Youth Apostle Jim Garster, a CLC moderator at St. Bernadette and is head cross country and assistant track coach for distance at Saint John Paul the Great Catholic High School in Potomac Shores, is a lifetime member. “It’s a great organization because it helps me in my call working with youths and helps me be a better youth minister,” he said. “I realized if I wanted to continue doing youth ministry and growing my holiness that Youth Apostles would be the way to be able to do it.”

Youth Apostle members begin as candidates and after being a full member for one year, they can ask to be consecrated and make the private promises of poverty, chastity and obedience. They live in community and their apostolic work is dedicated to young people. After being consecrated, they can ask to go to seminary.

Youth Apostle Mission Companions began in 2017 and there are more than 80 members today, who are committed volunteers, donors and prayer warriors of Youth Apostles.

“There was a growing desire to provide a way to give more support spiritually to those who support us with their prayers, volunteer time and resources,” said Father Peterson. “We came up with a way in which we can recognize them but also invite them through their connection with Youth Apostles to dive more deeply into their own faith life and journey.
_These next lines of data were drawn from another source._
This is an optimization exercise on Yosys and OpenROAD, whose aim is a short achievable clock period and few clock cycles, not a production implementation.
Function was checked by simulation only, so behaviour that the tests miss may differ from the original.
Power and IR drop assume default switching activity.

==> flow/flow/run.sh <==
#!/bin/bash
# The standard ORFS layout (the standard.sh) with three changes:
#  - ports are buffered with buf_4 rather than the smallest buffer (a delay
#    cell), so the port buffers do not add delay to the I/O paths;
#  - the resizer may change a cell's footprint (MATCH_CELL_FOOTPRINT 0);
#  - timing repair (after floorplan, CTS and global routing) aims for 8.5 ns
#    of setup slack, so that the design runs faster than the 12 ns clock.
# The SDC, clock period and I/O constraints are the design's, unchanged.
# The make output goes to standard.log; ORFS keeps each step's log in orfs/logs.
set -euo pipefail
export BUFFER_PORTS_ARGS="-buffer_cell sky130_fd_sc_hd__buf_4"
bash standard.sh SETUP_SLACK_MARGIN=8.5 MATCH_CELL_FOOTPRINT=0 finish > standard.log 2>&1
==> flow/standard.sh <==
#!/bin/bash
# synth_recipe.tcl (not shown) runs the flow's synth.tcl, then flattens the netlist and writes it again
# the make line also repeats each setting of config.mk as NAME=value (left out here)
make -C /OpenROAD-flow-scripts/flow DESIGN_CONFIG=/design/flow/config.mk WORK_HOME=/design/flow/orfs CLKGATE_MAP_FILE= SYNTH_SCRIPT=/design/flow/synth_recipe.tcl "${@:-finish}"
==> flow/config.mk <==
export PLATFORM = sky130hd
export DESIGN_NAME = plio_dec
export DESIGN_NICKNAME = plio_dec
export VERILOG_FILES = /design/flow/design.v
export SDC_FILE = /design/flow/constraint.sdc
export NUM_CORES = 4
export LEC_CHECK = 0
export ABC_CLOCK_PERIOD_IN_PS = 2500
export CAP_MARGIN = 20
export CORE_MARGIN = 2
export CORE_UTILIZATION = 40
export SLEW_MARGIN = 20
==> flow/constraint.sdc <==
create_clock -name core_clock -period 12.0 [get_ports {clk}]
set_input_delay 2.4000 -clock core_clock [delete_from_list [all_inputs] [get_ports {clk}]]
set_output_delay 2.4000 -clock core_clock [all_outputs]
set_load 0.01 [all_outputs]
==> flow/design.v <==
module plio_dec (
    input  wire        clk,
    input  wire        rst,
    input  wire        go,
    input  wire        strict,
    input  wire [15:0] win_start,
    input  wire [15:0] win_count,
    input  wire [15:0] src_len,
    input  wire [15:0] dst_len,
    output reg         lm_re,
    output reg  [15:0] lm_addr,
    input  wire [15:0] lm_rdata,
    output reg         pm_we,
    output reg  [15:0] pm_addr,
    output reg  [31:0] pm_wdata,
    output reg         busy,
    output reg         done,
    output reg  [15:0] result,
    output reg  [3:0]  fcode,
    output reg  [31:0] finfo
);
    localparam [3:0] F_NONE       = 4'd0;
    localparam [3:0] F_SRC_BOUNDS = 4'd2;
    localparam [3:0] F_DST_BOUNDS = 4'd3;
    localparam [3:0] F_BAD_HEADER = 4'd7;
    localparam [3:0] F_BAD_OPCODE = 4'd8;
    localparam [3:0] F_TRUNCATED  = 4'd9;
    localparam [1:0] M_ZERO = 2'd0;    
    localparam [1:0] M_HIGH = 2'd1;    
    localparam [1:0] M_PNL  = 2'd2;    
    localparam QD = 8;                 
    localparam QW = 3;                 
    reg        c_strict;
    reg [15:0] c_start;
    reg [15:0] c_count;
    reg [15:0] c_slen;
    reg [15:0] c_dlen;
    reg [15:0] c_cm1;       
    reg [7:1]  seq;
    reg [15:0] h_ver;
    reg [15:0] h_len;
    reg [15:0] h_lo;
    reg        h_hi_neg;
    reg        legacy;
    reg [16:0] L_hi;        
    reg signed [17:0] P0;   
    reg signed [17:0] P1;   
    reg        hv_chk;
    reg        hv_bad;
    reg [3:0]  hv_fc;
    reg [17:0] hv_fi;
    reg        strm;        
    reg        fstop;       
    reg        sre;         
    reg        v1;          
    reg        vB;
    reg [15:0] wB;
    reg        p_run;       
    reg        p_one;       
    reg        p_hch;       
    reg        p_sh;        
    reg        p_hn;        
    reg        p_pn;        
    reg        p_dnz;       
    reg signed [17:0] p_dm;  
    reg signed [17:0] p_in;  
    reg signed [17:0] ipB;   
    reg signed [17:0] ipB1;  
    reg signed [19:0] R;     
    reg signed [19:0] R1;    
    reg signed [17:0] S;     
    reg signed [17:0] S1;    
    reg        active;
    reg        sh_pend;
    reg [11:0] sh_d;
    reg signed [17:0] A;
    reg signed [17:0] B;
    reg signed [31:0] high;
    reg        t_ok;        
    reg [3:0]  t_fc;
    reg [17:0] t_fi;
    reg        q_pix  [0:QD-1];
    reg        q_term [0:QD-1];
    reg [15:0] q_ls   [0:QD-1];
    reg [1:0]  q_md   [0:QD-1];
    reg [31:0] q_val  [0:QD-1];
    reg [QW-1:0] q_wp;
    reg [QW-1:0] q_rp;
    reg [QW:0]   q_cnt;
    reg          pv_valid;    
    reg [QW-1:0] pv_slot;     
    reg          w_live;      
    reg        w_valid;
    reg        w_pix;
    reg        w_term;
    reg [15:0] w_cur;
    reg [15:0] w_last;
    reg [1:0]  w_md;
    reg [31:0] w_val;
    reg        fin_pend;
    wire [3:0]  opc  = wB[15:12];
    wire [11:0] dd   = wB[11:0];
    wire [3:0]  r_opc = lm_rdata[15:12];
    wire [11:0] r_d   = lm_rdata[11:0];
    wire        r_run = (r_opc == 4'd0) || (r_opc == 4'd4) || (r_opc == 4'd5);
    wire c_end  = R[19] || !B[17];        
    wire c_oob  = ipB[17] || S[17];       
    wire c_f9   = c_strict && R1[19];     
    wire c_f2   = S1[17];                 
    wire c_go   = vB && active;
    wire c_inst = c_go && !sh_pend;
    wire c_run  = p_run;
    wire c_hch  = p_hch;
    wire c_one  = p_one;
    wire c_dnz  = p_dnz;
    wire signed [31:0] d32 = {20'd0, dd};
    wire signed [31:0] high_inc = high + d32;
    wire signed [31:0] high_dec = high - d32;
    wire signed [31:0] high_new = opc[0] ? high_dec : high_inc;
    wire signed [17:0] dm18 = p_dm;
    wire signed [17:0] inc18 = p_in;
    wire signed [17:0] A2 = A + dm18;     
    wire signed [17:0] B2 = B + dm18;
    wire A2n = A2[17];
    wire Bn  = B[17];
    wire B2n = B2[17];
    reg        e_push;
    reg        e_pix;
    reg        e_term;
    reg        e_ok;
    reg [3:0]  e_fc;
    reg [17:0] e_fi;
    reg [15:0] e_ls;
    reg [1:0]  e_md;
    always @(*) begin
        e_push = 1'b0;
        e_pix  = 1'b0;
        e_term = 1'b0;
        e_ok   = 1'b0;
        e_fc   = F_NONE;
        e_fi   = ipB;
        e_ls   = B2n ? A2[15:0] : c_cm1;
        e_md   = p_hn ? M_HIGH : M_ZERO;
        if (p_pn && B2n)
            e_md = M_PNL;
        if (c_one)
            e_md = M_HIGH;
        if (c_inst) begin
            if (c_end) begin
                e_push = 1'b1;
                e_pix  = Bn;
                e_term = 1'b1;
                e_ok   = 1'b1;
                e_fi   = 18'd0;
                e_ls   = c_cm1;
                e_md   = M_ZERO;
            end else if (c_oob) begin
                e_push = 1'b1;
                e_term = 1'b1;
                e_fc   = F_SRC_BOUNDS;
            end else if (p_sh) begin
                if (c_f9) begin
                    e_push = 1'b1;
                    e_term = 1'b1;
                    e_fc   = F_TRUNCATED;
                end else if (c_f2) begin
                    e_push = 1'b1;
                    e_term = 1'b1;
                    e_fc   = F_SRC_BOUNDS;
                    e_fi   = ipB1;
                end
            end else if (c_run) begin
                e_push = c_dnz && !A2n && Bn;
                e_pix  = 1'b1;
            end else if (c_one) begin
                e_push = !A2n && Bn;
                e_pix  = 1'b1;
            end else if (opc[3] && c_strict) begin
                e_push = 1'b1;
                e_term = 1'b1;
                e_fc   = F_BAD_OPCODE;
            end
        end
    end
    wire signed [17:0] ds_w = legacy ? 18'sd3 : {{2{wB[15]}}, wB};
    wire signed [31:0] L32  = legacy ? {{16{h_ver[15]}}, h_ver} : {L_hi, h_lo[14:0]};
    wire signed [31:0] ds32 = legacy ? 32'sd3 : {{16{h_len[15]}}, h_len};
    wire [17:0] hfi = legacy ? 18'd2 : 18'd3;
    reg        hv_bad_c;
    reg [3:0]  hv_fc_c;
    reg [17:0] hv_fi_c;
    always @(*) begin
        hv_bad_c = 1'b1;
        hv_fc_c  = F_NONE;
        hv_fi_c  = 18'd0;
        if (c_slen <= 16'd2) begin
            hv_fc_c = F_SRC_BOUNDS; hv_fi_c = 18'd2;
        end else if (!legacy && c_slen <= 16'd3) begin
            hv_fc_c = F_SRC_BOUNDS; hv_fi_c = 18'd3;
        end else if (!legacy && c_slen <= 16'd4) begin
            hv_fc_c = F_SRC_BOUNDS; hv_fi_c = 18'd4;
        end else if (c_strict && h_ver == 16'd0) begin
            hv_fc_c = F_BAD_HEADER; hv_fi_c = 18'd2;
        end else if (c_strict && !legacy && h_len != 16'd7) begin
            hv_fc_c = F_BAD_HEADER; hv_fi_c = 18'd1;
        end else if (c_strict && !legacy && h_lo[15]) begin
            hv_fc_c = F_BAD_HEADER; hv_fi_c = 18'd3;
        end else if (c_strict && !legacy && h_hi_neg) begin
            hv_fc_c = F_BAD_HEADER; hv_fi_c = 18'd4;
        end else if (L32 <= 0) begin
            hv_fc_c = F_NONE;
        end else if (c_strict && L32 > $signed({16'd0, c_slen})) begin
            hv_fc_c = F_BAD_HEADER; hv_fi_c = hfi;
        end else if (c_strict && ds32 > L32) begin
            hv_fc_c = F_BAD_HEADER; hv_fi_c = hfi;
        end else if (c_dlen < c_count) begin
            hv_fc_c = F_DST_BOUNDS; hv_fi_c = {2'd0, c_dlen};
        end else begin
            hv_bad_c = 1'b0;
        end
    end
    wire hv_kill = hv_chk && hv_bad;
    wire start     = !busy && go;
    wire w_is_last = (w_cur == w_last);
    wire w_free    = !w_valid || (w_pix && w_is_last && !w_term);
    wire q_empty   = (q_cnt == 0);
    wire q_pop     = busy && w_free && !q_empty;
    wire byp       = busy && w_free && q_empty && e_push;
    wire q_push    = e_push && !byp;
    wire [QW+1:0] occ = {1'b0, q_cnt} + sre + v1 + vB;
    wire fetch_ok = strm && !fstop && (occ < QD - 1);
    wire w_write  = busy && w_valid && w_pix && !hv_kill;
    wire fin_zero = seq[1] && (c_count == 16'd0);
    wire fin_now  = busy && (fin_pend || (w_valid && !w_pix) || hv_kill || fin_zero);
    function [19:0] rsat;
        input [15:0] hi;
        input [17:0] p;
        begin
            if (!hi[15] && hi[14:3] != 12'd0)
                rsat = 20'h7ffff;
            else if (hi[15] && hi[14:3] != 12'hfff)
                rsat = 20'h80000;
            else
                rsat = {hi[4:0], 15'd0} + {{2{p[17]}}, p};
        end
    endfunction
    always @(posedge clk) begin
        if (rst) begin
            busy  <= 1'b0;
            done  <= 1'b0;
            pm_we <= 1'b0;
        end else begin
            done  <= fin_now;
            busy  <= start || (busy && !fin_now);
            pm_we <= w_write;
        end
    end
    always @(posedge clk) begin
        seq   <= {seq[6:1], 1'b0};
        lm_re <= 1'b0;
        sre   <= 1'b0;
        if (!busy) begin
            c_strict <= strict;
            c_start  <= win_start;
            c_count  <= win_count;
            c_slen   <= src_len;
            c_dlen   <= dst_len;
            result   <= 16'd0;
            fcode    <= F_NONE;
            finfo    <= 32'd0;
        end
        if (seq[1]) begin
            lm_re   <= 1'b1;
            lm_addr <= 16'd1;
            c_cm1   <= c_count - 16'd1;
            A       <= -$signed({2'b00, c_start});
            B       <= -$signed({2'b00, c_start}) - $signed({2'b00, c_count});
            high    <= 32'sd1;
            sh_pend <= 1'b0;
            q_wp    <= 0;
            q_rp    <= 0;
            w_cur   <= 16'd0;
        end
        if (seq[2]) begin
            lm_re   <= 1'b1;
            lm_addr <= 16'd3;
        end
        if (seq[3]) begin
            lm_re   <= 1'b1;
            lm_addr <= 16'd4;
            h_ver   <= wB;
            legacy  <= $signed(wB) > 0;
        end
        if (seq[4]) begin
            h_len   <= wB;
            strm    <= 1'b1;
            sre     <= 1'b1;
            lm_re   <= 1'b1;
            lm_addr <= ds_w[15:0];
        end
        if (seq[5]) begin
            h_lo <= wB;
            P0   <= $signed({{2{wB[15]}}, wB}) - ipB - 18'sd1;
            P1   <= $signed({{2{wB[15]}}, wB}) - ipB - 18'sd2;
            S    <= $signed({2'b00, c_slen}) - ipB - 18'sd1;
            S1   <= $signed({2'b00, c_slen}) - ipB - 18'sd2;
        end
        if (seq[6]) begin
            L_hi     <= {wB[15], wB} - {16'd0, h_lo[15]};
            h_hi_neg <= wB[15];
            if (legacy) begin
                R  <= {{4{h_ver[15]}}, h_ver} - 20'sd4;
                R1 <= {{4{h_ver[15]}}, h_ver} - 20'sd5;
            end else begin
                R  <= rsat(wB, P0);
                R1 <= rsat(wB, P1);
            end
            active <= 1'b1;
        end
        if (seq[7]) begin
            hv_chk <= 1'b1;
            hv_bad <= hv_bad_c;
            hv_fc  <= hv_fc_c;
            hv_fi  <= hv_fi_c;
        end else
            hv_chk <= 1'b0;
        if (fetch_ok) begin
            lm_re   <= 1'b1;
            sre     <= 1'b1;
            lm_addr <= lm_addr + 16'd1;
        end
        v1 <= sre;
        wB <= lm_rdata;
        vB <= v1;
        p_run <= r_run;
        p_one <= (r_opc[3:1] == 3'b011);
        p_hch <= (r_opc[3:1] == 3'b001) || (r_opc[3:1] == 3'b011);
        p_sh  <= (r_opc == 4'd1);
        p_hn  <= (r_opc == 4'd4);
        p_pn  <= (r_opc == 4'd5);
        p_dnz <= (r_d != 12'd0);
        p_dm  <= r_run ? ({6'd0, r_d} - 18'sd1) : 18'sd0;
        p_in  <= r_run ? {6'd0, r_d} : 18'sd1;
        if (seq[4]) begin
            ipB  <= ds_w;
            ipB1 <= ds_w + 18'sd1;
        end else if (vB) begin
            ipB  <= ipB1;
            ipB1 <= ipB1 + 18'sd1;
        end
        if (vB) begin
            R  <= R1;
            R1 <= R1 - 20'sd1;
            S  <= S1;
            S1 <= S1 - 18'sd1;
        end
        if (c_go && sh_pend) begin
            high    <= {{4{wB[15]}}, wB, sh_d};
            sh_pend <= 1'b0;
        end
        if (c_inst && p_sh) begin
            sh_pend <= 1'b1;
            sh_d    <= dd;
        end
        if (c_inst && c_hch)
            high <= high_new;
        if (c_inst && (c_run || c_one)) begin
            A <= A + inc18;
            B <= B + inc18;
        end
        if (e_push && e_term) begin
            active <= 1'b0;
            fstop  <= 1'b1;
            t_ok   <= e_ok;
            t_fc   <= e_fc;
            t_fi   <= e_fi;
        end
        q_pix[q_wp]  <= e_pix;
        q_term[q_wp] <= e_term;
        q_ls[q_wp]   <= e_ls;
        q_md[q_wp]   <= e_md;
        if (pv_valid)
            q_val[pv_slot] <= high;
        pv_valid <= q_push;
        pv_slot  <= q_wp;
        if (q_push)
            q_wp <= q_wp + 1'b1;
        if (q_pop)
            q_rp <= q_rp + 1'b1;
        q_cnt <= q_cnt + q_push - q_pop;
        if (w_write) begin
            pm_addr  <= w_cur;
            pm_wdata <= (w_md == M_HIGH || (w_md == M_PNL && w_is_last)) ?
                        (w_live ? high : w_val) : 32'd0;
            w_cur    <= w_cur + 16'd1;
            if (w_is_last && w_term)
                fin_pend <= 1'b1;
        end
        if (w_live) begin
            w_val  <= high;
            w_live <= 1'b0;
        end
        if (w_free) begin
            w_valid <= !q_empty || e_push;
            w_live  <= q_empty;
            if (q_empty) begin
                w_pix  <= e_pix;
                w_term <= e_term;
                w_last <= e_ls;
                w_md   <= e_md;
            end else begin
                w_pix  <= q_pix[q_rp];
                w_term <= q_term[q_rp];
                w_last <= q_ls[q_rp];
                w_md   <= q_md[q_rp];
                w_val  <= (pv_valid && q_rp == pv_slot) ? high : q_val[q_rp];
            end
        end else if (busy && w_valid && w_is_last)
            w_valid <= 1'b0;
        if (fin_now) begin
            fin_pend <= 1'b0;
            if (hv_kill || fin_zero) begin
                result <= 16'd0;
                fcode  <= hv_kill ? hv_fc : F_NONE;
                finfo  <= hv_kill ? {{14{hv_fi[17]}}, hv_fi} : 32'd0;
            end else begin
                result <= t_ok ? c_count : 16'd0;
                fcode  <= t_fc;
                finfo  <= {{14{t_fi[17]}}, t_fi};
            end
            strm    <= 1'b0;
            fstop   <= 1'b1;
            active  <= 1'b0;
            w_valid <= 1'b0;
        end
        seq[1] <= start;
        if (!busy) begin
            seq[7:2] <= 6'd0;
            lm_re    <= 1'b1;
            lm_addr  <= 16'd2;
            strm     <= 1'b0;
            fstop    <= 1'b0;
            active   <= 1'b0;
            hv_chk   <= 1'b0;
            q_cnt    <= 0;
            w_valid  <= 1'b0;
            fin_pend <= 1'b0;
        end
    end
endmodule
==> qor.csv, run 1 <==
metric,value,unit
chipHeight,360,um
synthFlopType,edfxtp_1,
final.setup_skew,0.0419,ns
num_vias,33500,
whs_path_depth,0,
coreArea,126000,um^2
fin_crit_sh,32.1,%
dp_slack,7.56,ns
path_clk_slew,0.06,ns
grt_pass1_wl,204,mm
ys_ff_latch,1040,
drc_errors,0,
cp.arrival,4.31,ns
final_nets,4629,
fmax,260,MHz
dieArea,129000,um^2
area_growth,20.4,%
final_util,48.6,%
syn_avg_cell_area,12.9,um^2
worst_slack,8.15,ns
drive_above_1_share,22.4,%
synth_top_cell_by_area,edfxtp_1,
die_w,360,um
synthesis.nets,4264,
antenna_found_initial,3,
yosys.area.top_type_share,54.0,%
drtPass1Iterations,7,
wl_met1,62.3,mm
holdWs,0.367,ns
totalWireLength,137,mm
ant_nets,0,
route.met3.wl,8.75,mm
ctsHoldBuffers,0,
fin_crit,3.85,ns
min-delay-start,v1,
critPathMaxFanout,11,
cts_tree,built,
cp-start-kind,flop,
endpoint_kind,flop,
hold_path_end,vB,
grt_max_degree,76,
power,8.71,mW
initial_core_util,40.3,%
wl_met2,62.5,mm
r2r_slack,8.15,ns
drv_cap,0,
wl_per_cell,22.6,um
grt_pass1_vias,32900,
synth_cell_types,90,
async_reset_ff_share,0,%
synth_edf_count,911,
pin_count,204,
cts_max_path_buffers,3,
timing.rr.start,wB[0],
slew_viol_final,0,
post-synth-top-count-cell,edfxtp_1,
h-tree-depth,3,
setup_tns,0,ns
timing.final.hold_violations,0,
num-fill-cells,11000,
p_per_area,143,nW/um^2
grt_usage,20.6,%
status,no timing/DRC/antenna violations,
timing.rr.end,high[25],
clockRootBuffer,clkbuf_16,
clkSinkCount,1040,
critical_path_class,flop to flop,
cellLeakagePower,22.4,nW
drt_iter0_drc,3243,
relSlewSlack,21.1,%
netlist_top_cells_count,"edfxtp_1 (911), nor2_1 (300), ha_1 (234), nand2_1 (234), o21ai_0 (205)",
tightest_slew,1.18,ns
ys_warn_count,1,
rr_worst_depth,14,
routed.top_layer,met5,
num_rows,130,
ir_drop,0.121,mV
netlist_instances,3935,
required,12.45,ns
dp_hpwl,89.5,mm
synth_area,50600,um^2
synth.area.top_cells,"edfxtp_1 (54%), ha_1 (5.8%), dfxtp_1 (5.1%)",
place_congestion,0.875,
vias_per_cell,5.55,
seq_area_frac_synth,59.1,%
worstSkewPairLatency,0.73,ns
rsz0062_at_grt,true,
grt.overflow.total,0,
finalSetupViolCount,0,
hp-class,flop to flop,
place.port_buffers,203,
cts_buffers,109,
==> cells by family (layout without fill, tap and decap cells) <==
kind of cell	Yosys count	count (layout)	synth area share, %
adder cells (fa/ha/maj)	245	245	6.22
AND/OR/NAND/NOR	1038	1041	10.2
multiplexers	235	235	7.26
AO/OA/AOI/OAI	750	752	9.58
buffers and inverters	335	788	2.60
other	0	2	0
flip-flops	1040	1040	59.1
XOR/XNOR	292	292	5.05
==> cell usage in the layout (no fill, tap or decap), types with 13 or more instances in the layout <==
cell       instances
clkinv_2          24
nor2_1           282
a21oi_1          154
a22o_1            41
ha_4              13
a31oi_1           34
a221o_1           34
a21o_1            64
mux2i_1          100
o21ai_1           21
nor3_1            62
clkbuf_16        113
xnor2_1          187
mux4_2           104
buf_4            266
xor2_1            92
bufinv_16         13
mux2_2            16
inv_1            165
a21oi_2           22
and3_1            49
nor2b_1           48
nor4_1            27
nand2_1          227
dfxtp_4           20
buf_6            128
a211oi_1          18
clkbuf_1          21
nand4_1           38
o21a_1            33
or3_1             28
and2_1            39
nand3_1           46
ha_1             214
o21ai_0          184
edfxtp_1         911
dfxtp_1           98
nand2b_1          38
o31ai_1           17
==> where the power goes <==
part | total (mW) | switching, mW | internal, mW
sequential | 4.20 | 0.114 | 4.08
clock | 3.51 | 1.47 | 2.04
combinational | 1.01 | 0.555 | 0.454
==> state kept, by name, summed over array words and instances, names as in the netlist, 20 cells and up, named ones only <==
register and count:
R1 20, high 32, pm_wdata 32, q_ls 128, q_val 256, w_val 32
==> how the worst max path moves through the flow <==
stage,from,endpoint,cells after the start,slack (ns)
CTS,finfo[30],finfo[21],2,8.14
finish,wB[0],high[25],14,8.15
global route,wB[2],high[27],14,8.03
detailed placement,legacy,hv_fi[7],13,7.56
global placement,legacy,hv_fi[6],13,7.62
floorplan,wB[4],high[25],14,8.30
==> routing by layer <==
| layer | global-route usage, % | vias to the layer above |
|---|---|---|
| met5 | 0 | - |
| met3 | 3.86 | 202 |
| met2 | 32.5 | 1021 |
| met4 | 5.34 | 4 |
| li1 | - | 15600 |
| met1 | 29.2 | 16700 |
==> metrics by stage <==
stage               instance area (um^2)  std cells
floorplan                          50900       3935
global placement                   54400       5694
detailed placement                 54400       5694
CTS                                60000       6007
global route                       61000       6043
finish                             61000       6045
==> repair_timing <==
action	CTS	global route
hold endpoints to repair	0	0
resized for setup	259	160
endpoints found under the setup margin	294	282
gates cloned	6	1
setup buffers	103	34
pin swaps	75	79
==> critical path, stage by stage (launching register included) <==
cell	delay, ns
dfxtp_4	0.36
buf_4	0.20
nor2_1	0.21
a21oi_1	0.12
xnor2_1	0.17
ha_1	0.23
a211o_1	0.33
o311a_1	0.37
or3b_1	0.39
a21o_1	0.22
a311o_1	0.33
a21o_1	0.18
a21o_1	0.17
a211oi_2	0.21
o31ai_1	0.08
They are friends across the country who pray for us, volunteer with us, participate in some of the spiritual things we do.”

A sister community, Women Youth Apostles, has 23 members. They serve as volunteers and staff in youth ministry and campus ministry, moderate Catholic Life Communities, retreats, WorkCamps, alternative spring breaks, bible studies, and theater ministry programs. They are seeking to become a public association in the Diocese of Arlington.

Father Peterson said the Youth Apostles is developing a growth plan to grow membership and ministry and hopes to start a fundraising campaign. “The Lord seems to be setting on our heart an increasing desire to try to reach more and more young people with the love and truth and mercy of Christ,” he said. “The most important thing is we have really helped thousands of young people either encounter Christ or fall more deeply in love with him.”